During a demonstration at Microsoft Research Asia’s 21st Century Computing event, Rick Rashid, Microsoft’s chief research officer, showed off the latest breakthroughs the company has made in speech translation technology.
Rashid gave the audience a brief history of speech technology and said that until recently even the best speech systems still had word error rates of 20 to 25 percent on arbitrary speech.
However, just over two years ago, researchers at Microsoft Research and the University of Toronto made a breakthrough: by using a technique called Deep Neural Networks, which is patterned after human brain behavior, researchers were able to train more discriminative and better speech recognizers than previous methods.
“We have been able to reduce the word error rate for speech by over 30 percent compared to previous methods,” Rashid said in a blog post. “This means that rather than having one word in four or five incorrect, now the error rate is one word in seven or eight. While still far from perfect, this is the most dramatic change in accuracy since the introduction of hidden Markov modeling in 1979, and as we add more data to the training we believe that we will get even better results.”
Rashid noted that machine translation of text has also been difficult.
“Just like speech, the research community has been working on translation for the last 60 years, and as with speech, the introduction of statistical techniques and Big Data have also revolutionized machine translation over the last few years,” he said.
In his presentation, Rashid demonstrated how the technology took text that represented his speech and he then ran it through translation—in this case, turning English into Chinese. In the first step, he found the Chinese equivalents for his words. In the second part, he reordered the words to be appropriate for Chinese, an important step for correct translation between languages.
“We have attained an important goal by enabling an English speaker like me to present in Chinese in his or her own voice,” said Rashid. “It required a text to speech system that Microsoft researchers built using a few hours speech of a native Chinese speaker and properties of my own voice taken from about one hour of pre-recorded (English) data, in this case recordings of previous speeches I’d made.”
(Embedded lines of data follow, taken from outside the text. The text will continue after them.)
Setup of exp/onyx:
==> flow/design.v (excerpt) <==
module Test1
    #(   
    parameter W_IN        = 16,
    parameter W_IN_MODULE = 26,
    parameter BWIDTH      = 18,
    parameter FILTERWIDTH = 13,
    parameter AWIDTH      = 30,
    parameter DWIDTH      = 27,
    parameter DFWIDTH     = 18,
    parameter RWIDTH      = 8,
    parameter RFWIDTH     = 6,
    parameter DSPWIDTH    = 48,
    parameter MULTWIDTH   = DWIDTH + W_IN ,
    parameter RZEROS      = DFWIDTH - RFWIDTH,
    parameter W_OUT       = 16
) (
    input  wire clk,
    input  wire rst,
    input  wire [W_IN -1:0  	] s_chans_dataI,
    input  wire [W_IN -1:0  	] s_chans_dataQ,
    input  wire              	  s_chans_valid,
    input  wire [FILTERWIDTH-1:0] Filter_Coefficient,
    input  wire [FILTERWIDTH-1:0] Error_Coefficient,
    input  wire [RWIDTH-1:0     ] R_level,
    output wire              	  Valid_Out,
    output wire [W_IN_MODULE-1:0] OutputI,
    output wire [W_IN_MODULE-1:0] OutputQ
);
  ...
Settings: LEC_CHECK=0, CAP_MARGIN=40, CORE_MARGIN=2, CORE_UTILIZATION=72, CTS_CLUSTER_DIAMETER=100, CTS_CLUSTER_SIZE=13, GPL_ROUTABILITY_DRIVEN=1, MAX_ROUTING_LAYER=met5, MIN_ROUTING_LAYER=met1, PLACE_DENSITY_LB_ADDON=0.28, SLEW_MARGIN=20, TNS_END_PERCENT=100; clock period 7.54 ns.
run.sh (not shown) runs the stock make flow with config.mk's settings and CLKGATE_MAP_FILE=.
Every stage of exp/onyx finished as expected; the final checks, on the other hand, flagged negative setup slack, which means the layout fails.
Here is what was changed in the inputs of exp/cedar compared with exp/onyx.
- swapping 40 for 20 in CAP_MARGIN
- clearing CTS_CLUSTER_DIAMETER, which used to be 100
- clearing MAX_ROUTING_LAYER, which used to be met5
- clearing TNS_END_PERCENT, which used to be 100
- swapping 72 for 40 in CORE_UTILIZATION
- clearing MIN_ROUTING_LAYER, which used to be met1
- clearing GPL_ROUTABILITY_DRIVEN, which used to be 1
- clearing PLACE_DENSITY_LB_ADDON, which used to be 0.28
- clearing CTS_CLUSTER_SIZE, which used to be 13
- swapping 7.54 for 10.0 in the clock period (ns, I/O delays scaled along)
- Apart from exp/onyx, each of exp/onyx and exp/cedar ends the flow with a layout that passes the timing, DRC and antenna checks.
- exp/onyx: all stages done; final checks FAILED (negative setup slack).
- Compared with exp/onyx, exp/cedar shows final cell area excluding filler cells lower by 4.5%.
- exp/cedar: detailed-route vias per instance is 0.85 lower than what exp/onyx reported.
- Between exp/onyx and exp/cedar, final worst-path cycle share is lower for exp/cedar, exp/onyx comes in above that.
- Of exp/cedar and exp/onyx, it is exp/cedar that has the lower post-cts resize count.
- Sort exp/onyx and exp/cedar by sequential share of layout area desc -> top: exp/cedar
- Final-layout fill cell count (exp/cedar / exp/onyx): 3.0
The inputs of exp/zinc differ from those of exp/cedar as listed below.
- putting PLACE_DENSITY at 0.65 where nothing was set
- putting CTS_CLUSTER_DIAMETER at 360 where nothing was set
- swapping 20 for 0 in CAP_MARGIN
- swapping 40 for 72 in CORE_UTILIZATION
- putting SETUP_SLACK_MARGIN at 0.92 where nothing was set
- putting CTS_CLUSTER_SIZE at 22 where nothing was set
- swapping 10.0 for 7.75 in the clock period (ns, I/O delays scaled along)
- Status exp/zinc: flow complete, layout not clean - negative setup slack
- Critical path startpoint: inst_EMA_Module.Coeff_2[3]$_SDFF_PP0_ -> exp/zinc, inst_Error.Coeff_2[3]$_SDFF_PP0_ -> exp/cedar
- Cmp exp/cedar and exp/zinc / count of clock-buffer cells in the layout / lower: exp/zinc
- exp/zinc vs. exp/cedar: met3 layer wire length in the routed design +about 75%, number of antenna violations at the first check in global routing went up by 5, number of global-route vias before repair up 2575, total number of nets in the final design grew by 4.5%, worst hold slack roughly the same.
- Overall die height in exp/zinc vs exp/cedar: down 25%
--- input diff exp/zinc..exp/harbor ---
- CTS_CLUSTER_SIZE removed (was 22)
- CTS_CLUSTER_DIAMETER changed from 360 to 186
- PLACE_DENSITY removed (was 0.65)
- CAP_MARGIN changed from 0 to 20
- ABC_AREA newly set to 1
- PLACE_DENSITY_LB_ADDON newly set to 0.22
- the clock period (ns, I/O delays scaled along) changed from 7.75 to 6.99
Findings:
- exp/harbor did not finish; the tool stopped in 5_1_grt with error GRT-0232.
- Of exp/harbor and exp/zinc, exp/harbor shows the lower share of synthesized cell area in full adder, half adder and majority cells, with exp/zinc above it.
- Of exp/harbor and exp/zinc, the run reporting the lower synthesized netlist cell count was exp/zinc.
- Area after synthesis of exp/harbor exceeds that of exp/zinc by a little under 10%.
- Higher area figure in the yosys stat output among exp/harbor and exp/zinc: exp/harbor
- exp/harbor vs exp/zinc: die size up by a little under 10%
- [exp/harbor] area fraction in mux cells fell 2.6 points relative to exp/zinc
- [compare] base=exp/zinc new=exp/harbor: tally of unique sky130hd cells used after synthesis fell 13%; area fraction in compound gates after synthesis rose 2.2 points; initial core utilization fell 0.41 points.
- Height of the chip (lower): exp/zinc
==> design.v <==
module alu (input signed [10:0] regA, regB,  
				input [1:0] opcode,
				input clock, computestrobe,
				output reg signed[20:0] result,  
				output reg remain,  
				output reg [20:0] remainder  
				);
	reg [10:0] N, D;
	reg signed [20:0] res_t;
	reg [20:0] rem_t;
	reg signed [22:0] P;
	integer i;
	always @(posedge clock) begin
		if (computestrobe) begin
			res_t = result;
			rem_t = remainder; 
			remain <= 1'b0;
			case(opcode)
			2'b00 : begin 
				res_t = regA + regB;
			end
			2'b01 : begin
				res_t = regA - regB;
			end
			2'b10 : begin
				P = {{11{1'b0}}, regB, 1'b0};
				for (i = 11; i > 0; i = i-1) begin
					case (P [1:0]) 
						2'b01 : P[22:12] = P[22:12] + regA;
						2'b10 : P[22:12] = P[22:12] - regA;
						default: begin end
					endcase
					P = {P[22], P[22:1]};
				end
				res_t = P [21:1];
			end
			2'b11 : begin
				res_t = 21'd0;
				rem_t = 21'd0;
				N = (regA[10] == 1)? -regA: regA;
				D = (regB[10] == 1)? -regB: regB;
				if(D != 11'd0) begin  
					for (i = 10; i >= 0; i = i-1) begin
						rem_t = rem_t << 1;
						rem_t[0] = N[i];
						if (rem_t >= D) begin
							rem_t = rem_t - D;
							res_t[i] = 1'b1;
						end
					end
					if(regA[10] == 1'b1 && rem_t != 21'd0) begin  
						rem_t = D - rem_t;
						res_t = res_t + 1'b1;
					end
					res_t = ((regA[10] == 1)^(regB[10] == 1))? -res_t:res_t;
					remain <= 1'b1;
				end
			end
			default : begin	end
			endcase
			result <= res_t;
			remainder <= rem_t;
		end
	end
endmodule 
module bcdtobin (
	input [31:0] BCD,
	output reg signed [10:0] binout);
	reg signed [10:0] temp;
	always @ (*) begin
		temp = 11'd0;  
		if(BCD[3:0] < 4'b1010) begin  
			temp = temp + BCD[3:0];		
		end else if (BCD[3:0] == 4'b1110) begin  
			temp = -temp;  
		end
		if(BCD[7:4] < 4'b1010) begin  
			temp = temp + (11'd10*BCD[7:4]);		
		end else if (BCD[7:4] == 4'b1110) begin  
			temp = -temp;
		end
		if(BCD[11:8] < 4'b1010) begin  
			temp = temp + (11'd100 * BCD[11:8]);
		end else if (BCD[11:8] == 4'b1110) begin  
			temp = -temp;
		end
		if(BCD[15:12] == 4'b1110) begin  
			temp = -temp;
		end
		binout = temp;
	end
endmodule 
module bintobcd(input signed [20:0] bin,
						output reg [31:0] bcdnum);
		reg [51:0] masterreg;
		reg negative;
		integer i;
		always @(bin) begin
			masterreg = {52{1'b0}};
			negative = (bin[20] == 1)? 1'b1: 1'b0;
			masterreg[19:0] = (negative)? -bin[19:0]: bin[19:0];
			for (i = 0; i < 20; i = i + 1) begin
				if(masterreg[23:20] >= 4'd5 ) begin
				  masterreg[23:20] = masterreg[23:20] + 4'd3;
				end
				if(masterreg[27:24] >= 4'd5 ) begin
				  masterreg[27:24] = masterreg[27:24] + 4'd3;
				end
				if(masterreg[31:28] >= 4'd5 ) begin
				  masterreg[31:28] = masterreg[31:28] + 4'd3;
				end
				if(masterreg[35:32] >= 4'd5 ) begin
				  masterreg[35:32] = masterreg[35:32] + 4'd3;
				end
				if(masterreg[39:36] >= 4'd5 ) begin
				  masterreg[39:36] = masterreg[39:36] + 4'd3;
				end
				if(masterreg[43:40] >= 4'd5 ) begin
				  masterreg[43:40] = masterreg[43:40] + 4'd3;
				end
				if(masterreg[47:44] >= 4'd5 ) begin
				  masterreg[47:44] = masterreg[47:44] + 4'd3;
				end
				masterreg = masterreg << 1;
			end
			masterreg[51:48] = (negative)? 4'b1110 : 4'b1111;
			bcdnum = masterreg[51:20];
		end
	endmodule 
module numlength (input signed [20:0] binary_num,
	output reg [3:0]length);
reg signed [20:0] abs_num;
always @ (*) begin
	abs_num = (binary_num[20] == 1)? -binary_num: binary_num;
	length <= 3'd1;
	if (abs_num > 22'd9) length <= 3'd2;
	if (abs_num > 22'd99) length <= 3'd3;
	if (abs_num > 22'd999) length <= 3'd4;
	if (abs_num > 22'd9999) length <= 3'd5;
	if (abs_num > 22'd99999) length <= 3'd6;
end
endmodule
module resultformatter (input clock, remain,
					input [20:0] ALUresult, ALUremainder,
					output reg [31:0] formattedresult, 
					output reg [31:0] result_formem);
	wire [3:0] length_result, length_remainder;
	reg [31:0] temp_result, temp_result_1, temp_remainder;
	reg [3:0] result_used, result_used_1, remainder_used;
	wire [31:0] result_bcd, remainder_bcd;
	wire result_neg;
	numlength resultlength (.binary_num(ALUresult),
									.length(length_result));
	numlength remainderlength (.binary_num(ALUremainder),
										.length(length_remainder));
	bintobcd result_to_bcd(.bin(ALUresult),
									.bcdnum(result_bcd));
	bintobcd remainder_to_bcd(.bin(ALUremainder),
									.bcdnum(remainder_bcd));
	assign result_neg = ALUresult[20];
	integer i;
	reg [31:0] fr_t, fm_t;
	always @ (posedge clock) begin
		fr_t = formattedresult;
		result_used = 4'd0;
		remainder_used = 4'd0;
		temp_remainder = remainder_bcd;
		temp_result = result_bcd;
		for (i = 0; i < 8; i = i + 1) begin
			fr_t = fr_t >> 4;  
			if (remainder_used < length_remainder && remain) begin  
				fr_t[31:28] = temp_remainder[3:0];  
				temp_remainder = temp_remainder >> 4;  
				remainder_used = remainder_used + 1'd1;  
			end else if (remainder_used == length_remainder && remain) begin
				fr_t[31:28] = 4'b1010;  
				remainder_used = remainder_used + 1'd1;
			end else if (result_used < length_result) begin  
				fr_t[31:28] = temp_result[3:0];  
				temp_result = temp_result >> 4;  
				result_used = result_used + 1'd1;  
			end else if (result_used == length_result && result_neg == 1) begin  
				fr_t[31:28] = 4'b1110;  
				result_used = result_used + 1'd1;
			end else begin
				fr_t[31:28] = 4'b1111;  
			end
		end
		formattedresult <= fr_t;
	end
	always @ (posedge clock) begin
		fm_t = result_formem;
		result_used_1 = 3'd0;
		temp_result_1 = result_bcd;
		for (i = 0; i < 8; i = i + 1) begin
			fm_t = fm_t >> 4;
			if (result_used_1 < length_result && result_used_1 < 3'd3) begin  
				fm_t[31:28] = temp_result_1[3:0];
				temp_result_1 = temp_result_1 >> 4;
				result_used_1 = result_used_1 + 1'd1;
			end else begin
				fm_t[31:28] = 4'b1111;  
			end
		end
		result_formem <= fm_t;
	end
endmodule
Design apb_wrapper, start of the top module:
module apb_wrapper#(parameter addr_width = 5, data_width = 16)(
    input bit pclk,                   
    input bit preset_n,               
    input logic transfer,  
    input logic [addr_width - 1 : 0] apb_paddr,  
    input logic [data_width - 1 : 0] apb_pwdata,  
    input logic apb_control ,         
    output logic [data_width - 1 : 0] apb_spwdata,   
    output logic [data_width - 1 : 0] apb_prdata  
    );
    logic [addr_width-1:0] paddr;
    logic pselx;
    bit penable;
    logic pwrite;
    logic [data_width-1:0] pwdata;
    logic [data_width/8-1:0] pstrb; 
    logic                    pready;
    logic [data_width -1:0]  prdata;
    apb_master #(.addr_width(addr_width), .data_width(data_width)) DUT (
        .pclk(pclk),
        .preset_n(preset_n),
        .pready(pready),
        .transfer(transfer),
        .prdata(prdata),
        .apb_paddr(apb_paddr),
        .apb_pwdata(apb_pwdata),
        .apb_control(apb_control),
        .paddr(paddr),
        .pselx(pselx),
        .penable(penable),
        .pwrite(pwrite),
        .pwdata(pwdata),
        .pstrb(pstrb),
        .apb_prdata(apb_prdata)
    );
     apb_slave #(
        .addr_width(addr_width),
        .data_width(data_width)
    ) dut (
        .pclk       (pclk),
        .preset_n   (preset_n),
        .pselx      (pselx),
        .penable    (penable),
        .pwrite     (pwrite),
        .paddr      (paddr),
        .pwdata     (pwdata),
        .apb_spwdata(apb_spwdata),
        .prdata     (prdata),
        .pready     (pready)
    );
endmodule
export LEC_CHECK = 0
export CAP_MARGIN = 20
export CORE_MARGIN = 2
export CORE_UTILIZATION = 70
export PLACE_DENSITY = 0.35
export SETUP_SLACK_MARGIN = 0.82
export SLEW_MARGIN = 20
create_clock -name core_clock -period 2.75 [get_ports {pclk}]
run.sh (not shown) runs the stock make flow with config.mk's settings and CLKGATE_MAP_FILE=.
The starting point reached the layout checks and failed them: setup timing.
Rerun with:
--- a/flow/config.mk
+++ b/flow/config.mk
@@ -9,5 +9,3 @@
 export CORE_MARGIN = 2
 export CORE_UTILIZATION = 70
-export PLACE_DENSITY = 0.35
-export SETUP_SLACK_MARGIN = 0.82
 export SLEW_MARGIN = 20
==> flow/constraint.sdc (replaced) <==
create_clock -name core_clock -period 4.15 [get_ports {pclk}]
set_input_delay 0.8300 -clock core_clock [delete_from_list [all_inputs] [get_ports {pclk}]]
set_output_delay 0.8300 -clock core_clock [all_outputs]
set_load 0.01 [all_outputs]
After rerunning: The new run passed the timing, design-rule and antenna checks. Global-route usage drops by 12 points. Combinational power drops by about 60%. Utilization drops by 13 points. Wire length drops by 40%. Final cell count drops by 8.9%. Via count drops by 25%. Sequential share of layout area climbs by 9.2 points.
Rerun with:
--- a/flow/config.mk
+++ b/flow/config.mk
@@ -8,4 +8,4 @@
 export CAP_MARGIN = 20
 export CORE_MARGIN = 2
-export CORE_UTILIZATION = 70
+export CORE_UTILIZATION = 52
 export SLEW_MARGIN = 20
==> flow/constraint.sdc (replaced) <==
create_clock -name core_clock -period 4.09 [get_ports {pclk}]
set_input_delay 0.8180 -clock core_clock [delete_from_list [all_inputs] [get_ports {pclk}]]
set_output_delay 0.8180 -clock core_clock [all_outputs]
set_load 0.01 [all_outputs]
Effect:
- clock skew increases by 13 ps
- power increases by about 4%
- register-to-register slack is better by 40 ps
- wire length increases by 4.4%
- design area increases by 1.3%
- die size increases by about 34%
- clock-buffer cell count decreases by 3
- global-route usage decreases by 8.1 points
Rerun with:
--- a/flow/config.mk
+++ b/flow/config.mk
@@ -8,4 +8,5 @@
 export CAP_MARGIN = 20
 export CORE_MARGIN = 2
-export CORE_UTILIZATION = 52
+export CORE_UTILIZATION = 70
+export SETUP_SLACK_MARGIN = 0.83
 export SLEW_MARGIN = 20
==> flow/constraint.sdc (replaced) <==
create_clock -name core_clock -period 3.1 [get_ports {pclk}]
set_input_delay 0.6200 -clock core_clock [delete_from_list [all_inputs] [get_ports {pclk}]]
set_output_delay 0.6200 -clock core_clock [all_outputs]
set_load 0.01 [all_outputs]
What happened:
- critical path depth shrinks by 1
- global-route usage came out higher by 12 points
- die area falls by 25%
- setup slack is worse by 420 ps
- synthesized cell count stays the same
- clock-buffer cell count is lower by 3
- clock skew came out lower by 12 ps
Rerun with:
--- a/flow/config.mk
+++ b/flow/config.mk
@@ -8,5 +8,4 @@
 export CAP_MARGIN = 20
 export CORE_MARGIN = 2
-export CORE_UTILIZATION = 70
-export SETUP_SLACK_MARGIN = 0.83
+export CORE_UTILIZATION = 44
 export SLEW_MARGIN = 20
==> flow/constraint.sdc (replaced) <==
create_clock -name core_clock -period 3.86 [get_ports {pclk}]
set_input_delay 0.7720 -clock core_clock [delete_from_list [all_inputs] [get_ports {pclk}]]
set_output_delay 0.7720 -clock core_clock [all_outputs]
set_load 0.01 [all_outputs]
=>
- The changed run finished with timing, DRC and antenna clean
- combinational power shrinks by a quarter to a third
- via count shrinks by a little under a tenth
- cell area shrinks by a few percent
- routed wire length shrinks by a few percent
- cell count grows by a little under a tenth
- non-clock buffer count shrinks by 73
Rerun with:
--- a/flow/config.mk
+++ b/flow/config.mk
@@ -6,6 +6,7 @@
 export NUM_CORES = 4
 export LEC_CHECK = 0
+export ABC_AREA = 1
 export CAP_MARGIN = 20
 export CORE_MARGIN = 2
-export CORE_UTILIZATION = 44
+export CORE_UTILIZATION = 62
 export SLEW_MARGIN = 20
==> flow/constraint.sdc (replaced) <==
create_clock -name core_clock -period 2.97 [get_ports {pclk}]
set_input_delay 0.5940 -clock core_clock [delete_from_list [all_inputs] [get_ports {pclk}]]
set_output_delay 0.5940 -clock core_clock [all_outputs]
set_load 0.01 [all_outputs]
After rerunning:
- final cell count increases by about 40%
- die size decreases by 21%
- worst setup slack loses 500 ps
- area after synthesis increases by 10%
- final area increases by 8.6%
- first-iteration DRC count increases by 21%
- global-route usage increases by 10 points
- via count increases by about 30%
- maximum frequency increases by 15%
Design ram_tester, start of the top module:
module ram_tester
#(
     parameter AXI_ID           = 0
)
(
     input          clk_i
    ,input          rst_i
    ,input          cfg_awvalid_i
    ,input  [31:0]  cfg_awaddr_i
    ,input          cfg_wvalid_i
    ,input  [31:0]  cfg_wdata_i
    ,input  [3:0]   cfg_wstrb_i
    ,input          cfg_bready_i
    ,input          cfg_arvalid_i
    ,input  [31:0]  cfg_araddr_i
    ,input          cfg_rready_i
    ,input          outport_awready_i
    ,input          outport_wready_i
    ,input          outport_bvalid_i
    ,input  [1:0]   outport_bresp_i
    ,input  [3:0]   outport_bid_i
    ,input          outport_arready_i
    ,input          outport_rvalid_i
    ,input  [31:0]  outport_rdata_i
    ,input  [1:0]   outport_rresp_i
    ,input  [3:0]   outport_rid_i
    ,input          outport_rlast_i
    ,output         cfg_awready_o
    ,output         cfg_wready_o
    ,output         cfg_bvalid_o
    ,output [1:0]   cfg_bresp_o
    ,output         cfg_arready_o
    ,output         cfg_rvalid_o
    ,output [31:0]  cfg_rdata_o
    ,output [1:0]   cfg_rresp_o
    ,output         outport_awvalid_o
    ,output [31:0]  outport_awaddr_o
    ,output [3:0]   outport_awid_o
    ,output [7:0]   outport_awlen_o
  ...
Size: about 4,100 cells after synthesis, ~1,000 flip-flops, about 330 I/O pins.
export LEC_CHECK = 0
export CAP_MARGIN = 5
export CELL_PAD_IN_SITES_DETAIL_PLACEMENT = 1
export CELL_PAD_IN_SITES_GLOBAL_PLACEMENT = 1
export CORE_ASPECT_RATIO = 1.3
export CORE_MARGIN = 6
export CORE_UTILIZATION = 37
export CTS_CLUSTER_DIAMETER = 73
export GPL_ROUTABILITY_DRIVEN = 1
export GPL_TIMING_DRIVEN = 1
export MAX_ROUTING_LAYER = met5
export MIN_ROUTING_LAYER = met1
export PLACE_DENSITY = 0.42
export SLEW_MARGIN = 40
export TNS_END_PERCENT = 20
create_clock -name core_clock -period 6.5 [get_ports {clk_i}]
run.sh (not shown) runs the stock make flow with config.mk's settings and CLKGATE_MAP_FILE=.
Edit:
==> flow/config.mk (replaced) <==
export PLATFORM = sky130hd
export DESIGN_NAME = ram_tester
export DESIGN_NICKNAME = ram_tester
export VERILOG_FILES = /design/flow/design.v
export SDC_FILE = /design/flow/constraint.sdc
export NUM_CORES = 4
export LEC_CHECK = 0
export CAP_MARGIN = 20
export CORE_MARGIN = 2
export CORE_UTILIZATION = 57
export SLEW_MARGIN = 20
==> flow/constraint.sdc (replaced) <==
create_clock -name core_clock -period 5.32 [get_ports {clk_i}]
set_input_delay 1.0640 -clock core_clock [delete_from_list [all_inputs] [get_ports {clk_i}]]
set_output_delay 1.0640 -clock core_clock [all_outputs]
set_load 0.01 [all_outputs]
After rerunning: Now the flow produced a layout that fails on negative setup slack; via count rose by 1.1%; hold slack loses 3.1 ps; power rose by 23%; final area rose by 0.46%; sequential power rose by about 20%; routed wire length fell by 17%; fmax rose by 1.3%; global-route usage rose by 8.6 points; cell count fell by 8.6%.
Rashid admits that the results are still not perfect, but believes that the technology is very promising.
“We hope that in a few years we will have systems that can completely break down language barriers,” he said. “We may not have to wait until the 22nd century for a usable equivalent of Star Trek’s universal translator, and we can also hope that as barriers to understanding language are removed, barriers to understanding each other might also be removed.”